Atmosfer kota ini membawaku jauh menuju indahnya imajinasi. Dalam gubuk sederhana ini, aku menerawang jauh menuju cakrawala mimpi tanpa batas. Pabrik bekas yang beralih fungsi menjadi gudang seakan menutupi mataku dari kerasnya dunia, yang sejatinya adalah kenyataan. Kubangun istanaku didalam gudang ini sendiri, bersama sebuah tong besar sebagai wadah tungku api. Jika terlintas pada benak manusia bahwa diriku adalah seorang tunawisma sialan yang senang mengambil hak orang lain, oh, tunggu sebentar. Namaku Jisoo, Kim Jisoo, wanita hebat sang penentang waktu. Dan satu lagi, aku suka selai stroberi.

Aku sempat mengenal dunia dengan baik bersama kedua orang tuaku. Tanah kelahiranku berada di Korea Selatan, dan jangan bertanya bagaimana tubuh kecil ini dapat terbang menuju Eropa. Namun, sebelum Tuhan memberi garis keras pada takdirku saat ini, biar kujelaskan.

Ayahku merupakan salah satu dari banyaknya pemegang berbagai proyek bangunan megah di Seoul, dan sangat memerhatikan waktu untuk keluarganya. Lalu ibuku, ia bekerja paruh waktu di suatu kedai makanan. Mereka hanya memiliki diriku, seorang gadis manis bersurai hitam dengan kelopak mata yang khas. Kami sempat merasakan kebahagiaan. Ayah yang baik dan ibu yang manis selalu menjadi dambaan setiap keluarga, bukan?

Namun, badai hinggap pada keluarga kecil kami. Seorang gadis berusia 12 tahun itu mendengar pekikan keras dari bibir ibunya yang sering kali ditikam benda tumpul oleh suaminya.

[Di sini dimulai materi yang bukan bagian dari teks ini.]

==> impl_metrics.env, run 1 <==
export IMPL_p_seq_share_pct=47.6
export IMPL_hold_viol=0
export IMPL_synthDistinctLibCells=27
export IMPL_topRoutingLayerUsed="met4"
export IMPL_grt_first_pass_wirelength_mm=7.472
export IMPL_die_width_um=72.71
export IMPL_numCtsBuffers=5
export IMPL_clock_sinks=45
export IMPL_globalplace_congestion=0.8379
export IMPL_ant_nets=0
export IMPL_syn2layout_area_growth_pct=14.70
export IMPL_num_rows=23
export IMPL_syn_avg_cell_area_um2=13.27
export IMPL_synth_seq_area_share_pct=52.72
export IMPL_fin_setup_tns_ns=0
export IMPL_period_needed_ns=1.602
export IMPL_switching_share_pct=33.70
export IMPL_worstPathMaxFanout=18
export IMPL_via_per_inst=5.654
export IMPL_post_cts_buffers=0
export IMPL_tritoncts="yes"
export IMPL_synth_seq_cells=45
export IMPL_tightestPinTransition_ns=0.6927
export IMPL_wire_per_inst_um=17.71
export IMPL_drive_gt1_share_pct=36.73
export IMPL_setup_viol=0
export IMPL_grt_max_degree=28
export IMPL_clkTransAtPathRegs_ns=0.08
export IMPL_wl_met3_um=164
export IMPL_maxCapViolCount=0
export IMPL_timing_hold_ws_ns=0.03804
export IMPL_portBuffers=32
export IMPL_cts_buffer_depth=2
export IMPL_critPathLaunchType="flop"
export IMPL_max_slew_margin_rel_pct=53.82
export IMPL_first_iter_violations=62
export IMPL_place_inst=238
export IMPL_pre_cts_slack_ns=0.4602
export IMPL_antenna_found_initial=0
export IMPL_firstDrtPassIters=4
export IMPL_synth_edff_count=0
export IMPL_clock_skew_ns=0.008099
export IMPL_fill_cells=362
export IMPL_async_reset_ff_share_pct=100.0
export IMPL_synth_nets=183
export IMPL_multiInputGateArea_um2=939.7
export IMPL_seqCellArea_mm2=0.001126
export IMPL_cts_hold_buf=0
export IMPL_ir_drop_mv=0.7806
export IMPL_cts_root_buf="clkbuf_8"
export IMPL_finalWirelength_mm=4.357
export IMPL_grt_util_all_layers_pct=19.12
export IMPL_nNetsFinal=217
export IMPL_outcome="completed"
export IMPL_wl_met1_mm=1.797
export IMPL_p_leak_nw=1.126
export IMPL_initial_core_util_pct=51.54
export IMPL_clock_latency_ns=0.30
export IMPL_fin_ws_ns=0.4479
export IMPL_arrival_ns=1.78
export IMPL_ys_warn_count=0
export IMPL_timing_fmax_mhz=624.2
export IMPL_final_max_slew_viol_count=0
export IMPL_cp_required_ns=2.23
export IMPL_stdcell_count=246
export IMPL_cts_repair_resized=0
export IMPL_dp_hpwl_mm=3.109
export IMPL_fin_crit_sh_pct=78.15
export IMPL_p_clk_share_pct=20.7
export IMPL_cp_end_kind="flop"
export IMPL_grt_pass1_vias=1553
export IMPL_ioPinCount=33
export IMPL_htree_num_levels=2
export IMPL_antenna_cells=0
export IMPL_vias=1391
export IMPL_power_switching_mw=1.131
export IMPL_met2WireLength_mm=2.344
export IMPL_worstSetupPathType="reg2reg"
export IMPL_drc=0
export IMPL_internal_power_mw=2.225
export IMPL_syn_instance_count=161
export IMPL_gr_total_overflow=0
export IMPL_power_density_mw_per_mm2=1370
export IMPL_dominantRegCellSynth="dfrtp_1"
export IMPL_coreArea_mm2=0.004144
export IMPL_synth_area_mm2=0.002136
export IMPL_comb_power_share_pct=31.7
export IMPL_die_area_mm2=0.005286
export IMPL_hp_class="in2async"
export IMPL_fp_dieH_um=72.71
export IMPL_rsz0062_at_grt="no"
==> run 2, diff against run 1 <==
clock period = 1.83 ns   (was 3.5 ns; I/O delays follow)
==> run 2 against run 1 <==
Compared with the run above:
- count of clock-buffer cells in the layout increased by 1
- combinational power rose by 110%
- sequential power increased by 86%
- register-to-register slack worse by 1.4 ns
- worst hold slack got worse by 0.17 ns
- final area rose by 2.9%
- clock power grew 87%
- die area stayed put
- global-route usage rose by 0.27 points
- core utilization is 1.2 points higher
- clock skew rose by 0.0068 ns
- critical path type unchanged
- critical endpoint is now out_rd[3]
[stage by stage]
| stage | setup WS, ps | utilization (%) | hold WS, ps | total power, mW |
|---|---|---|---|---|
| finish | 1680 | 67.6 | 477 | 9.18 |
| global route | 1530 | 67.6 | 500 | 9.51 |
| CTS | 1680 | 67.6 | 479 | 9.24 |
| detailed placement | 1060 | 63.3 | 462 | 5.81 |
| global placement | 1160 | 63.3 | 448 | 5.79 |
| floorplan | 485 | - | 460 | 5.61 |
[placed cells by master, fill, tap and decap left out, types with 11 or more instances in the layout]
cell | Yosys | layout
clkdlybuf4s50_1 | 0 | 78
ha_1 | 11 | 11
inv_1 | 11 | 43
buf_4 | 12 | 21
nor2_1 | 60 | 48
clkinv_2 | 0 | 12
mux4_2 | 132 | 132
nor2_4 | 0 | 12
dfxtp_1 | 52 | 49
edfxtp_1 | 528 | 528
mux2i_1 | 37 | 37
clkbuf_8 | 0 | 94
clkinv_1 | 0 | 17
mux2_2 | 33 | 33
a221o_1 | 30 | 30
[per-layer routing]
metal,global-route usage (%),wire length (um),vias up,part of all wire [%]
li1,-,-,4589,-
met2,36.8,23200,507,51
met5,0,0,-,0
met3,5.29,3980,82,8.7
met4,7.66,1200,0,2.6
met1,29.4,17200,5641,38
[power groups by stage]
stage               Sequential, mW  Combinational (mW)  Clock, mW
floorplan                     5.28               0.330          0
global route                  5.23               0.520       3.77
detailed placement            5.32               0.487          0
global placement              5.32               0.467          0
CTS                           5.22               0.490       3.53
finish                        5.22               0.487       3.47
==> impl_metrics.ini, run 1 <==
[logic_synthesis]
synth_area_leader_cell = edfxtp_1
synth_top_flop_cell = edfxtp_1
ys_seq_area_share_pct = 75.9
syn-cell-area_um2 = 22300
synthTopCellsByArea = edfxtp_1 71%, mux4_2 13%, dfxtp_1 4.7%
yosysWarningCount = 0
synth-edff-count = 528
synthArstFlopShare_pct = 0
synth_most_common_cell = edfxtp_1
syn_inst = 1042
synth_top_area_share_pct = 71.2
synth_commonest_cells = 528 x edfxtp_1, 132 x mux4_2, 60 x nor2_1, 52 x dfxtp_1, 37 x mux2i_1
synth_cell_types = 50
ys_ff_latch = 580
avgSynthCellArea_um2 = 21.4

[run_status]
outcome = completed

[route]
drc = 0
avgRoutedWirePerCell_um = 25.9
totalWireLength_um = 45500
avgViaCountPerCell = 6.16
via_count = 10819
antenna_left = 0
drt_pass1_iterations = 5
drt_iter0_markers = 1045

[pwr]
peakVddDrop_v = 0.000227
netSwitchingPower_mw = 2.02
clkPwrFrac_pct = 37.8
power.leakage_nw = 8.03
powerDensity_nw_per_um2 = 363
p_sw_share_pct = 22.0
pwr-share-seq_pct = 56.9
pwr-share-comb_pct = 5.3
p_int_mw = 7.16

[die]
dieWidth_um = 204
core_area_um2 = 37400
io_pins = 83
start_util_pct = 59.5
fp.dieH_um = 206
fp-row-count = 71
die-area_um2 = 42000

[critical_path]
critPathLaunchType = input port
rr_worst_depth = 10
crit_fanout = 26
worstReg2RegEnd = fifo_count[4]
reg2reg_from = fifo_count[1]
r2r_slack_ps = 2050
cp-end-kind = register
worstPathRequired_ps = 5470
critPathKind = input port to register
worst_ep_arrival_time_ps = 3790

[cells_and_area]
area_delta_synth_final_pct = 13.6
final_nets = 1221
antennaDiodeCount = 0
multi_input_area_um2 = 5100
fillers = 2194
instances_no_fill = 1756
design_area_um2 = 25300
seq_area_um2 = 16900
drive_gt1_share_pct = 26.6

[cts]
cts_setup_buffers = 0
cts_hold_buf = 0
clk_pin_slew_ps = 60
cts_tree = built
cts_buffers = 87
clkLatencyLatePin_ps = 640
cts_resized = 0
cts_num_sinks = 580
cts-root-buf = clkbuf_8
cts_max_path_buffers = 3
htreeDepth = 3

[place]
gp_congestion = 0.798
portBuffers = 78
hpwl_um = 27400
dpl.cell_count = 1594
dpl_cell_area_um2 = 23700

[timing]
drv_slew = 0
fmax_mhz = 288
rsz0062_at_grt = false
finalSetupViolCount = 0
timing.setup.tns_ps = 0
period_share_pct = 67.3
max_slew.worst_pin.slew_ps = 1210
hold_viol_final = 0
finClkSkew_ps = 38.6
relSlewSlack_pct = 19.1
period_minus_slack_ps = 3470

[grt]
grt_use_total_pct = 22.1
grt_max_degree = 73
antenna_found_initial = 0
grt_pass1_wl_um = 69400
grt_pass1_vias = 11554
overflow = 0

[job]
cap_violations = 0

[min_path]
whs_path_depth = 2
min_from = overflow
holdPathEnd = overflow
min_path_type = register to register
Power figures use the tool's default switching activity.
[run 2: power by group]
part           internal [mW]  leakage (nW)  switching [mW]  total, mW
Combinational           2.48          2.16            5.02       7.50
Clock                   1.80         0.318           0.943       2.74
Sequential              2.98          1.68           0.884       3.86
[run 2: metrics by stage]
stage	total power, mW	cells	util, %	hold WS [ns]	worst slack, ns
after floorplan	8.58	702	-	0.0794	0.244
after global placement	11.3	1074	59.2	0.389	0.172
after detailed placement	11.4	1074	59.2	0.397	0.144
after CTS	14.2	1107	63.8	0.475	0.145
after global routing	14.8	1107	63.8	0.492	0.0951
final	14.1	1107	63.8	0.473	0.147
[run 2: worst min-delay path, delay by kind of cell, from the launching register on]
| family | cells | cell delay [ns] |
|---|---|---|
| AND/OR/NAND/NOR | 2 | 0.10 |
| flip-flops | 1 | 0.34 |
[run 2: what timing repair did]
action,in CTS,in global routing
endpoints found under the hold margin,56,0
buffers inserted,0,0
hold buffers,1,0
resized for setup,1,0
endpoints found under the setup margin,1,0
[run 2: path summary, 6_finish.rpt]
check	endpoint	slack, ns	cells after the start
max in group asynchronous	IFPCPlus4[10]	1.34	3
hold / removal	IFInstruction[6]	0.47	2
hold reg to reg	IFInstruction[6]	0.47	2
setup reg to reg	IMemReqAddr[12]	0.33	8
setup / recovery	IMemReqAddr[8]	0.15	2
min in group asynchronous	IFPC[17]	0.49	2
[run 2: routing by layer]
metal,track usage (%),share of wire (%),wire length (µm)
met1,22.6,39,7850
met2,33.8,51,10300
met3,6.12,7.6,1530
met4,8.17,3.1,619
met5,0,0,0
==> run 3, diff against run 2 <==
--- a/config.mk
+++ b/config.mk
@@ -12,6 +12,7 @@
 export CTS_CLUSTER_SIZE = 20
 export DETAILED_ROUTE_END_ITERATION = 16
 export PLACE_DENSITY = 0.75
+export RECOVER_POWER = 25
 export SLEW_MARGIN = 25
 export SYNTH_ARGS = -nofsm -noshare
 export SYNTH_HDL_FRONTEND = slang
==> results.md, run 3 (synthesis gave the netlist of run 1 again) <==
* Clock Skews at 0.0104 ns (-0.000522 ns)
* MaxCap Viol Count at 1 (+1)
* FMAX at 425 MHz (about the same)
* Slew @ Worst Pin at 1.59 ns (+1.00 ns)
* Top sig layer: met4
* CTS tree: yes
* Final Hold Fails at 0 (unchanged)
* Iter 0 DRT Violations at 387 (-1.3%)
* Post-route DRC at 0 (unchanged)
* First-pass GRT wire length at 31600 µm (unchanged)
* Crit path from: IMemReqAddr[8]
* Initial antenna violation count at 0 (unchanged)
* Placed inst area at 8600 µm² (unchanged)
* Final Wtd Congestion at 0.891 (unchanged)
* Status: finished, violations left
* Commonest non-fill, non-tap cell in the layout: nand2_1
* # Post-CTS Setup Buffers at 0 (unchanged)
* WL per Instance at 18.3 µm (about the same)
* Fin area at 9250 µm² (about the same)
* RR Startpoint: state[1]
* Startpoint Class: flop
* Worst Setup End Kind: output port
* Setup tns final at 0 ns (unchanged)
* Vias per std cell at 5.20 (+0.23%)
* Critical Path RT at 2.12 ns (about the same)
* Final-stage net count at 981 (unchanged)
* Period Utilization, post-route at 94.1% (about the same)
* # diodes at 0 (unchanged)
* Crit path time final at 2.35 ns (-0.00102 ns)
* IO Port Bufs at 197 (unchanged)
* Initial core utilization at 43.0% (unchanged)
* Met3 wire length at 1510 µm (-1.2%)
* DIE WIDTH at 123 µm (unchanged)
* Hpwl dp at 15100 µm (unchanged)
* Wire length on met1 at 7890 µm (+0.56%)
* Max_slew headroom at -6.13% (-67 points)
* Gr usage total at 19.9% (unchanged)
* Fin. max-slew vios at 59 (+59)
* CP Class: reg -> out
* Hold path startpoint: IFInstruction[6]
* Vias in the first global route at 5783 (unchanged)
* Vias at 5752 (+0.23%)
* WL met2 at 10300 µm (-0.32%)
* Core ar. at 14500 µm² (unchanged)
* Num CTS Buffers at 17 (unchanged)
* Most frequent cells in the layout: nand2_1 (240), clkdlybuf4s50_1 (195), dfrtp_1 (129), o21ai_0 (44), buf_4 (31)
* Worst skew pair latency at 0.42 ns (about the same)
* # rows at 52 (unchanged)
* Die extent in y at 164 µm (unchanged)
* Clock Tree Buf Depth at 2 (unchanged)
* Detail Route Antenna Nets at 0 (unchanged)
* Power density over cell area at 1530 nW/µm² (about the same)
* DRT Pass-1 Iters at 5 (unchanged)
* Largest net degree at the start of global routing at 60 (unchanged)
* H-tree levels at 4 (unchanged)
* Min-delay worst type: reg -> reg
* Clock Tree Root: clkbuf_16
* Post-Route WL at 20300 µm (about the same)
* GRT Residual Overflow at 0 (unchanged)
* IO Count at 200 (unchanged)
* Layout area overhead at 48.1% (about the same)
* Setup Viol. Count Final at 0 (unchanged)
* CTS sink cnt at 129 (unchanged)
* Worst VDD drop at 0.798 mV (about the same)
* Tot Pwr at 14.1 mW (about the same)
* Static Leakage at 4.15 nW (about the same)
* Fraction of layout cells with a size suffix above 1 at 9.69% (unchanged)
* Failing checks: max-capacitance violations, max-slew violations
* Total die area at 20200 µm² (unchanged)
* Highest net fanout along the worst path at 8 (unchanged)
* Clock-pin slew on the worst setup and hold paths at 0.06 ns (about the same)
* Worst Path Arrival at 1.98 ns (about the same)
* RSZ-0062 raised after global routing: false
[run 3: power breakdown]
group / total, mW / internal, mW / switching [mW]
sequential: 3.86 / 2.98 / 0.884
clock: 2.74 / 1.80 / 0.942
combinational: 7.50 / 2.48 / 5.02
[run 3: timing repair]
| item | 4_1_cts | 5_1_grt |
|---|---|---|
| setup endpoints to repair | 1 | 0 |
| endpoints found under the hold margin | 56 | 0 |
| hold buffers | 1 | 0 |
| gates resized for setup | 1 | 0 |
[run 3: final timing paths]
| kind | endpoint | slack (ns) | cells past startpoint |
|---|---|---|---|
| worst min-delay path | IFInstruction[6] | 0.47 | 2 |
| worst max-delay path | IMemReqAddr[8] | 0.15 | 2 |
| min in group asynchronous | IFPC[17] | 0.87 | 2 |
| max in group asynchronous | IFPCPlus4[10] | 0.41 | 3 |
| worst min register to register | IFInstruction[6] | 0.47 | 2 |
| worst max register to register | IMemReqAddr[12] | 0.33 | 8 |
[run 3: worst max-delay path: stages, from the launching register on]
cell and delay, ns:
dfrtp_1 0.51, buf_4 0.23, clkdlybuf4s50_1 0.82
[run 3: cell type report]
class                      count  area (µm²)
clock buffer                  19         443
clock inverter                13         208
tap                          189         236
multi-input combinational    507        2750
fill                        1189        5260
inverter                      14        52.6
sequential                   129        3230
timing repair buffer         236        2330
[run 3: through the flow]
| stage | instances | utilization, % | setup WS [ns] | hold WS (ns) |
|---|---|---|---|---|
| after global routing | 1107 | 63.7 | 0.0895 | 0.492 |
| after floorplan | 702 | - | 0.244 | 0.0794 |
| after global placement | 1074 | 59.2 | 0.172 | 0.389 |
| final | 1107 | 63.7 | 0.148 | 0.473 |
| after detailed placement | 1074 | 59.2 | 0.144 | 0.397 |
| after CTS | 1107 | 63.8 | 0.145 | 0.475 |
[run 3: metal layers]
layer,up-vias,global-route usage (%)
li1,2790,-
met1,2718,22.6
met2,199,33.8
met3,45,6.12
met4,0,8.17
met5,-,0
`src/rtl/send_pkg.sv`:
```
// send_pkg: protocol constants shared by the UART transmit packer and the
// matching byte receiver.
//   Protocol byte layout: [7:6]=0, [5:2]=payload, [1:0]=type.
//   Contents: type codes, START/STOP game bytes, the operation-byte
//   encoder and the transmit FSM state type.
package send_pkg;

  localparam int NUM_OPS = 5;

  localparam logic [1:0] TYPE_GAME     = 2'b00;
  localparam logic [1:0] TYPE_OPERATE  = 2'b01;
  localparam logic [1:0] TYPE_FEEDBACK = 2'b10;  // only ever received
  localparam logic [1:0] TYPE_RESERVED = 2'b11;

  localparam logic [3:0] PAYLOAD_START = 4'b0001;
  localparam logic [3:0] PAYLOAD_STOP  = 4'b0010;

  localparam logic [7:0] BYTE_START = {2'b00, PAYLOAD_START, TYPE_GAME};  // 8'h04
  localparam logic [7:0] BYTE_STOP  = {2'b00, PAYLOAD_STOP,  TYPE_GAME};  // 8'h08

  // Operation button idx (0 get .. 4 throw) carries payload idx+1.
  function automatic logic [7:0] op_byte(input int idx);
    logic [3:0] payload;
    payload = 4'(idx + 1);
    return {2'b00, payload, TYPE_OPERATE};
  endfunction

  typedef enum logic [1:0] {
    ST_IDLE = 2'd0,
    ST_SEND = 2'd1,
    ST_GAP  = 2'd2
  } send_state_t;

endpackage

```
`src/rtl/send_byte_fifo.sv`:
```
// send_byte_fifo: DEPTH x 8 synchronous show-ahead FIFO.
//   clk, rst      : clock, asynchronous active-high reset
//   wr_en/wr_data : push a byte (accepted when not full, or when full and a
//                   pop happens in the same cycle)
//   rd_en         : pop the head (ignored when empty)
//   rd_data       : current head, valid whenever empty=0
//   full, empty   : status flags derived from the registered count
//   count         : number of stored bytes, 0..DEPTH
module send_byte_fifo #(
  parameter int DEPTH = 4
) (
  input  logic                     clk,
  input  logic                     rst,
  input  logic                     wr_en,
  input  logic [7:0]               wr_data,
  input  logic                     rd_en,
  output logic [7:0]               rd_data,
  output logic                     full,
  output logic                     empty,
  output logic [$clog2(DEPTH):0]   count
);

  localparam int AW = $clog2(DEPTH);

  logic [7:0]    mem [DEPTH];
  logic [AW-1:0] wr_ptr_reg;
  logic [AW-1:0] rd_ptr_reg;
  logic [AW:0]   count_reg;
  logic          do_wr;
  logic          do_rd;

  assign empty = (count_reg == '0);
  assign full  = (count_reg == (AW+1)'(DEPTH));
  assign count = count_reg;

  // A pop frees the slot the same-cycle write lands in, so write-on-full
  // is legal whenever a pop accompanies it.
  assign do_rd = rd_en & ~empty;
  assign do_wr = wr_en & (~full | do_rd);

  always_ff @(posedge clk) begin
    if (do_wr) begin
      mem[wr_ptr_reg] <= wr_data;
    end
  end

  // Show-ahead: head is visible without a read request.
  assign rd_data = mem[rd_ptr_reg];

  always_ff @(posedge clk or posedge rst) begin
    if (rst) begin
      wr_ptr_reg <= '0;
      rd_ptr_reg <= '0;
      count_reg  <= '0;
    end else begin
      if (do_wr) begin
        wr_ptr_reg <= wr_ptr_reg + AW'(1);
      end
      if (do_rd) begin
        rd_ptr_reg <= rd_ptr_reg + AW'(1);
      end
      case ({do_wr, do_rd})
        2'b10:   count_reg <= count_reg + (AW+1)'(1);
        2'b01:   count_reg <= count_reg - (AW+1)'(1);
        default: count_reg <= count_reg;
      endcase
    end
  end

endmodule

```
`src/rtl/send_operate_data.sv`:
```
// send_operate_data: turns button / game-switch edges into protocol bytes and
// hands them to the UART transmitter one at a time with an idle gap.
//   uart_clk   : sole clock
//   rst        : asynchronous active-high reset
//   btn[4:0]   : debounced buttons (get, put, interact, move, throw)
//   sw_start   : game-run switch level
//   tx_ready   : transmitter accepts a byte this cycle
//   tx_data    : byte offered to the transmitter (registered)
//   tx_valid   : tx_data valid (registered)
//   queue_full : event FIFO full
//   busy_led   : FIFO non-empty or transmit FSM not idle
module send_operate_data
  import send_pkg::*;
#(
  parameter int DEPTH      = 4,
  parameter int GAP_CYCLES = 8
) (
  input  logic         uart_clk,
  input  logic         rst,
  input  logic [4:0]   btn,
  input  logic         sw_start,
  input  logic         tx_ready,
  output logic [7:0]   tx_data,
  output logic         tx_valid,
  output logic         queue_full,
  output logic         busy_led
);

  localparam int CW = (GAP_CYCLES > 1) ? $clog2(GAP_CYCLES) : 1;

  logic [NUM_OPS-1:0] btn_q_reg;
  logic [NUM_OPS-1:0] rise;
  logic [NUM_OPS-1:0] pend_op_reg, pend_op_next;
  logic [NUM_OPS-1:0] op_clear;
  logic               sw_q_reg;
  logic               sw_rise, sw_fall;
  logic               pend_start_reg, pend_start_next;
  logic               pend_stop_reg, pend_stop_next;
  logic               start_clear, stop_clear;
  logic               have_pending;

  logic               wr_en;
  logic [7:0]         wr_data;
  logic               pop;
  logic [7:0]         fifo_head;
  logic               fifo_full, fifo_empty;
  logic [$clog2(DEPTH):0] fifo_count;

  send_state_t        state_reg, state_next;
  logic [CW-1:0]      gap_cnt_reg, gap_cnt_next;
  logic [7:0]         tx_data_reg, tx_data_next;
  logic               tx_valid_reg, tx_valid_next;

  // Edge detection
  for (genvar gi = 0; gi < NUM_OPS; gi++) begin : g_edge
    assign rise[gi] = btn[gi] & ~btn_q_reg[gi];
  end

  assign sw_rise = sw_start & ~sw_q_reg;
  assign sw_fall = ~sw_start & sw_q_reg;

  // Pick the single event to enqueue: game start/stop before operations,
  // then the lowest-numbered pending button.
  always_comb begin
    wr_data      = 8'h00;
    op_clear     = '0;
    start_clear  = 1'b0;
    stop_clear   = 1'b0;
    have_pending = pend_start_reg | pend_stop_reg | (|pend_op_reg);
    if (pend_start_reg) begin
      wr_data     = BYTE_START;
      start_clear = 1'b1;
    end else if (pend_stop_reg) begin
      wr_data    = BYTE_STOP;
      stop_clear = 1'b1;
    end else begin
      for (int i = NUM_OPS - 1; i >= 0; i--) begin
        if (pend_op_reg[i]) begin
          wr_data     = op_byte(i);
          op_clear    = '0;
          op_clear[i] = 1'b1;
        end
      end
    end
  end

  assign wr_en = have_pending & (~fifo_full | pop);

  // A pending bit is held while the FIFO cannot take it; a fresh rise on a
  // bit already pending merges into it.
  always_comb begin
    pend_op_next    = (pend_op_reg & ~(wr_en ? op_clear : '0)) | rise;
    pend_start_next = pend_start_reg & ~(wr_en & start_clear);
    pend_stop_next  = pend_stop_reg & ~(wr_en & stop_clear);
    // Start and stop cancel each other so only the latest switch edge survives.
    if (sw_rise) begin
      pend_start_next = 1'b1;
      pend_stop_next  = 1'b0;
    end else if (sw_fall) begin
      pend_stop_next  = 1'b1;
      pend_start_next = 1'b0;
    end
  end

  send_byte_fifo #(
    .DEPTH(DEPTH)
  ) u_fifo (
    .clk     (uart_clk),
    .rst     (rst),
    .wr_en   (wr_en),
    .wr_data (wr_data),
    .rd_en   (pop),
    .rd_data (fifo_head),
    .full    (fifo_full),
    .empty   (fifo_empty),
    .count   (fifo_count)
  );

  // Transmit FSM
  always_comb begin
    state_next    = state_reg;
    gap_cnt_next  = gap_cnt_reg;
    tx_data_next  = tx_data_reg;
    tx_valid_next = tx_valid_reg;
    pop           = 1'b0;
    case (state_reg)
      ST_IDLE: begin
        if (!fifo_empty) begin
          pop           = 1'b1;
          tx_data_next  = fifo_head;
          tx_valid_next = 1'b1;
          state_next    = ST_SEND;
        end
      end
      ST_SEND: begin
        if (tx_ready) begin
          tx_valid_next = 1'b0;
          if (GAP_CYCLES == 0) begin
            state_next = ST_IDLE;
          end else begin
            state_next   = ST_GAP;
            gap_cnt_next = CW'(GAP_CYCLES - 1);
          end
        end
      end
      ST_GAP: begin
        if (gap_cnt_reg == '0) begin
          state_next = ST_IDLE;
        end else begin
          gap_cnt_next = gap_cnt_reg - CW'(1);
        end
      end
      default: state_next = ST_IDLE;
    endcase
  end

  always_ff @(posedge uart_clk or posedge rst) begin
    if (rst) begin
      // All-ones so a button held through reset is not seen as a press.
      btn_q_reg      <= '1;
      sw_q_reg       <= 1'b0;
      pend_op_reg    <= '0;
      pend_start_reg <= 1'b0;
      pend_stop_reg  <= 1'b0;
      state_reg      <= ST_IDLE;
      gap_cnt_reg    <= '0;
      tx_data_reg    <= 8'h00;
      tx_valid_reg   <= 1'b0;
    end else begin
      btn_q_reg      <= btn;
      sw_q_reg       <= sw_start;
      pend_op_reg    <= pend_op_next;
      pend_start_reg <= pend_start_next;
      pend_stop_reg  <= pend_stop_next;
      state_reg      <= state_next;
      gap_cnt_reg    <= gap_cnt_next;
      tx_data_reg    <= tx_data_next;
      tx_valid_reg   <= tx_valid_next;
    end
  end

  assign tx_data    = tx_data_reg;
  assign tx_valid   = tx_valid_reg;
  assign queue_full = fifo_full;
  assign busy_led   = (fifo_count != '0) | (state_reg != ST_IDLE);

endmodule

```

Sial... Suara itu terus menghantui malam-malam tenangku. Rintihannya masih melayang didalam benakku sampai saat ini, walaupun tak terdengar cukup nyata. Hingga keduanya mengajakku pergi jauh menuju Eropa, dan meninggalkanku sampai membusuk. Kubiarkan Tuhan mengambil nyawaku kapan saja Ia inginkan.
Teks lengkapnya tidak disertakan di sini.